[config.mk]
export PLATFORM = sky130hd
export DESIGN_NAME = stop_wake_stabilization_counter
export DESIGN_NICKNAME = d
export VERILOG_FILES = /design/src/stop_wake_stabilization_counter.v /design/src/level_sync.v
export VERILOG_INCLUDE_DIRS = /design/src /design/src/src
export SDC_FILE = /design/constraint.sdc
export NUM_CORES = 1
export LEC_CHECK = 0
export CAP_MARGIN = 20
export CORE_ASPECT_RATIO = 0.75
export CORE_UTILIZATION = 56
export CTS_CLUSTER_DIAMETER = 150
export CTS_CLUSTER_SIZE = 30
export DETAILED_ROUTE_END_ITERATION = 16
export DONT_BUFFER_PORTS = 1
export PLACE_DENSITY = 0.72
export SLEW_MARGIN = 30
export SYNTH_ARGS = -nofsm -noshare
export SYNTH_HDL_FRONTEND = slang
export SYNTH_HIERARCHICAL = 1
export SYNTH_SLANG_ARGS = --single-unit
export TNS_END_PERCENT = 1
[constraint.sdc]
create_clock -name mclk -period 2.2 [get_ports mclk]
set_input_delay 0.11 -clock mclk [delete_from_list [all_inputs] [get_ports mclk]]
set_output_delay 0.11 -clock mclk [all_outputs]
set_load 0.02 [all_outputs]
[src/settle_defines.vh]
// Constants for the stop-release oscillator settling counter
// Functional notes
// - Status bits set one by one from the top bit once each threshold passes; stay set.
// - Counter runs only within the selected period; status shows only thresholds reached there.
// - Wait is counted from oscillation start, not from stop release.
// - Pending unmasked interrupt ends stop or halt at once, but never cuts a settling count short.
// - Stop with pending interrupt drops to halt, resumes after selected wait elapses.
`ifndef SETTLE_DEFINES_VH
`define SETTLE_DEFINES_VH

// Settling thresholds in main clock cycles, shortest first
`define SETTLE_THR0 17'h00800
`define SETTLE_THR1 17'h02000
`define SETTLE_THR2 17'h04000
`define SETTLE_THR3 17'h08000
`define SETTLE_THR4 17'h10000

// Period select codes and reset value
`define SETTLE_SEL_W 3
`define SETTLE_SEL_MAX 3'h4
`define SETTLE_SEL_RST 3'h4

// Status register width; the top bit is the first threshold
`define SETTLE_STAT_W 5
`define SETTLE_STAT_RST 5'h00
`define SETTLE_CNT_W 17

// Controller states
`define ST_RUN 3'h0
`define ST_STOP 3'h1
`define ST_OSC 3'h2
`define ST_COUNT 3'h3
`define ST_HALT 3'h4

`endif

[src/stop_wake_stabilization_counter.v]
// Stop-release oscillator settling counter and standby controller
`timescale 1ns/1ps
`include "settle_defines.vh"
module stop_wake_stabilization_counter #(
  parameter [16:0] THR0 = `SETTLE_THR0,
  parameter [16:0] THR1 = `SETTLE_THR1,
  parameter [16:0] THR2 = `SETTLE_THR2,
  parameter [16:0] THR3 = `SETTLE_THR3,
  parameter [16:0] THR4 = `SETTLE_THR4
) (
  input wire mclk,
  input wire reset,
  input wire stop_exec,
  input wire halt_exec,
  input wire irq_pending,
  input wire main_crystal_osc_ok,
  input wire select_wr,
  input wire [2:0] select_wdata,
  output reg [2:0] settle_period_select_reg,
  output reg [4:0] settle_status_reg,
  output reg main_crystal_clock_en_r,
  output reg cpu_run_r,
  output reg stop_mode_r,
  output reg halt_mode_r,
  output reg settling_r
);
  localparam [2:0] S_RUN = `ST_RUN;
  localparam [2:0] S_STOP = `ST_STOP;
  localparam [2:0] S_OSC = `ST_OSC;
  localparam [2:0] S_COUNT = `ST_COUNT;
  localparam [2:0] S_HALT = `ST_HALT;

  reg [2:0] state_r;
  reg [2:0] state_nxt;
  reg [16:0] cnt_r;
  reg [16:0] cnt_nxt;
  reg [4:0] status_nxt;
  wire osc_ok_s;
  reg osc_low_seen_r;
  integer i;

  // Threshold for a select code; codes above the top one take the longest
  function [16:0] thr_of;
    input [2:0] sel;
    begin
      case (sel)
        3'h0: thr_of = THR0;
        3'h1: thr_of = THR1;
        3'h2: thr_of = THR2;
        3'h3: thr_of = THR3;
        default: thr_of = THR4;
      endcase
    end
  endfunction

  // Counting ends at the selected threshold; codes above the top take the longest
  function count_done;
    input [16:0] cnt;
    input [2:0] sel;
    begin
      count_done = (cnt >= thr_of(sel));
    end
  endfunction

  // Crystal enable drops only while fully stopped
  function clk_on_in;
    input [2:0] st;
    begin
      clk_on_in = (st != S_STOP);
    end
  endfunction

  // CPU executes only in the run state
  function run_in;
    input [2:0] st;
    begin
      run_in = (st == S_RUN);
    end
  endfunction

  // Stop state decode
  function stop_in;
    input [2:0] st;
    begin
      stop_in = (st == S_STOP);
    end
  endfunction

  // CPU is held in halt and while the settling count runs
  function held_in;
    input [2:0] st;
    begin
      held_in = (st == S_HALT) || (st == S_COUNT);
    end
  endfunction

  // Settling covers the wait for oscillation and the count
  function settle_in;
    input [2:0] st;
    begin
      settle_in = (st == S_COUNT) || (st == S_OSC);
    end
  endfunction

  // Oscillator-running flag comes from the pad side
  level_sync u_osc_sync (
    .mclk(mclk),
    .reset(reset),
    .async_in(main_crystal_osc_ok),
    .sync_out_r(osc_ok_s)
  );

  // Next state, counter and status
  always @* begin
    state_nxt = state_r;
    cnt_nxt = cnt_r;
    status_nxt = settle_status_reg;
    case (state_r)
      S_RUN: begin
        if (stop_exec && irq_pending) begin
          // Oscillator never stops, so counting starts at once
          state_nxt = S_COUNT;
          cnt_nxt = 17'h00000;
          status_nxt = `SETTLE_STAT_RST;
        end else if (stop_exec) begin
          state_nxt = S_STOP;
        end else if (halt_exec && !irq_pending) begin
          state_nxt = S_HALT;
        end
      end
      S_STOP: begin
        // Any pending unmasked request releases stop; the count restarts from zero
        if (irq_pending) begin
          state_nxt = S_OSC;
          cnt_nxt = 17'h00000;
          status_nxt = `SETTLE_STAT_RST;
        end
      end
      S_OSC: begin
        // Time before oscillation starts is not part of the wait; a stale
        // high level left in the synchroniser from before the stop must not
        // count as a fresh start, so the flag has to have dropped first
        if (osc_ok_s && osc_low_seen_r) begin
          state_nxt = S_COUNT;
        end
      end
      S_COUNT: begin
        // Counter stops at the selected period and nowhere beyond
        if (count_done(cnt_r, settle_period_select_reg)) begin
          state_nxt = S_RUN;
        end else begin
          cnt_nxt = cnt_r + 17'h00001;
        end
        // Top status bit marks the shortest threshold, then downward
        for (i = 0; i < 5; i = i + 1) begin
          if (cnt_nxt >= thr_of(i[2:0])) begin
            status_nxt[4 - i] = 1'b1;
          end
        end
      end
      S_HALT: begin
        if (irq_pending) begin
          state_nxt = S_RUN;
        end
      end
      default: begin
        state_nxt = S_RUN;
      end
    endcase
  end

  // State, counter and status registers; reset waits for oscillation like a stop release
  always @(posedge mclk) begin
    if (reset) begin
      state_r <= S_OSC;
      cnt_r <= 17'h00000;
      settle_status_reg <= `SETTLE_STAT_RST;
    end else begin
      state_r <= state_nxt;
      cnt_r <= cnt_nxt;
      settle_status_reg <= status_nxt;
    end
  end

  // Period select; ordering against stop and status is up to software
  always @(posedge mclk) begin
    if (reset) begin
      settle_period_select_reg <= `SETTLE_SEL_RST;
    end else if (select_wr) begin
      settle_period_select_reg <= select_wdata;
    end
  end

  // Oscillator start tracking: cleared on stop entry, set once the flag reads low.
  // Set wins so a flag already low at stop entry still arms the start.
  // Limitation: a release before the oscillator has stopped waits for it to drop.
  always @(posedge mclk) begin
    if (reset) begin
      osc_low_seen_r <= 1'b1;
    end else if (!osc_ok_s) begin
      osc_low_seen_r <= 1'b1;
    end else if (state_nxt == S_STOP) begin
      osc_low_seen_r <= 1'b0;
    end
  end

  // Registered status outputs follow the next state,
  // so each one changes on the same edge that takes its cause
  always @(posedge mclk) begin
    if (reset) begin
      main_crystal_clock_en_r <= 1'b1;
      cpu_run_r <= 1'b0;
      stop_mode_r <= 1'b0;
      halt_mode_r <= 1'b0;
      settling_r <= 1'b0;
    end else begin
      main_crystal_clock_en_r <= clk_on_in(state_nxt);
      cpu_run_r <= run_in(state_nxt);
      stop_mode_r <= stop_in(state_nxt);
      halt_mode_r <= held_in(state_nxt);
      settling_r <= settle_in(state_nxt);
    end
  end
endmodule // stop_wake_stabilization_counter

_ _ _ _ _

• [Problem]: Within the data above, the lines from the one with "thresholds reached there." to the one with "one take the longest" must be repeated exactly; no other line belongs in the answer.

• [Solved problem]:
// - Counter runs only within the selected period; status shows only thresholds reached there.
// - Wait is counted from oscillation start, not from stop release.
// - Pending unmasked interrupt ends stop or halt at once, but never cuts a settling count short.
// - Stop with pending interrupt drops to halt, resumes after selected wait elapses.
`ifndef SETTLE_DEFINES_VH
`define SETTLE_DEFINES_VH

// Settling thresholds in main clock cycles, shortest first
`define SETTLE_THR0 17'h00800
`define SETTLE_THR1 17'h02000
`define SETTLE_THR2 17'h04000
`define SETTLE_THR3 17'h08000
`define SETTLE_THR4 17'h10000

// Period select codes and reset value
`define SETTLE_SEL_W 3
`define SETTLE_SEL_MAX 3'h4
`define SETTLE_SEL_RST 3'h4

// Status register width; the top bit is the first threshold
`define SETTLE_STAT_W 5
`define SETTLE_STAT_RST 5'h00
`define SETTLE_CNT_W 17

// Controller states
`define ST_RUN 3'h0
`define ST_STOP 3'h1
`define ST_OSC 3'h2
`define ST_COUNT 3'h3
`define ST_HALT 3'h4

`endif

[src/stop_wake_stabilization_counter.v]
// Stop-release oscillator settling counter and standby controller
`timescale 1ns/1ps
`include "settle_defines.vh"
module stop_wake_stabilization_counter #(
  parameter [16:0] THR0 = `SETTLE_THR0,
  parameter [16:0] THR1 = `SETTLE_THR1,
  parameter [16:0] THR2 = `SETTLE_THR2,
  parameter [16:0] THR3 = `SETTLE_THR3,
  parameter [16:0] THR4 = `SETTLE_THR4
) (
  input wire mclk,
  input wire reset,
  input wire stop_exec,
  input wire halt_exec,
  input wire irq_pending,
  input wire main_crystal_osc_ok,
  input wire select_wr,
  input wire [2:0] select_wdata,
  output reg [2:0] settle_period_select_reg,
  output reg [4:0] settle_status_reg,
  output reg main_crystal_clock_en_r,
  output reg cpu_run_r,
  output reg stop_mode_r,
  output reg halt_mode_r,
  output reg settling_r
);
  localparam [2:0] S_RUN = `ST_RUN;
  localparam [2:0] S_STOP = `ST_STOP;
  localparam [2:0] S_OSC = `ST_OSC;
  localparam [2:0] S_COUNT = `ST_COUNT;
  localparam [2:0] S_HALT = `ST_HALT;

  reg [2:0] state_r;
  reg [2:0] state_nxt;
  reg [16:0] cnt_r;
  reg [16:0] cnt_nxt;
  reg [4:0] status_nxt;
  wire osc_ok_s;
  reg osc_low_seen_r;
  integer i;

  // Threshold for a select code; codes above the top one take the longest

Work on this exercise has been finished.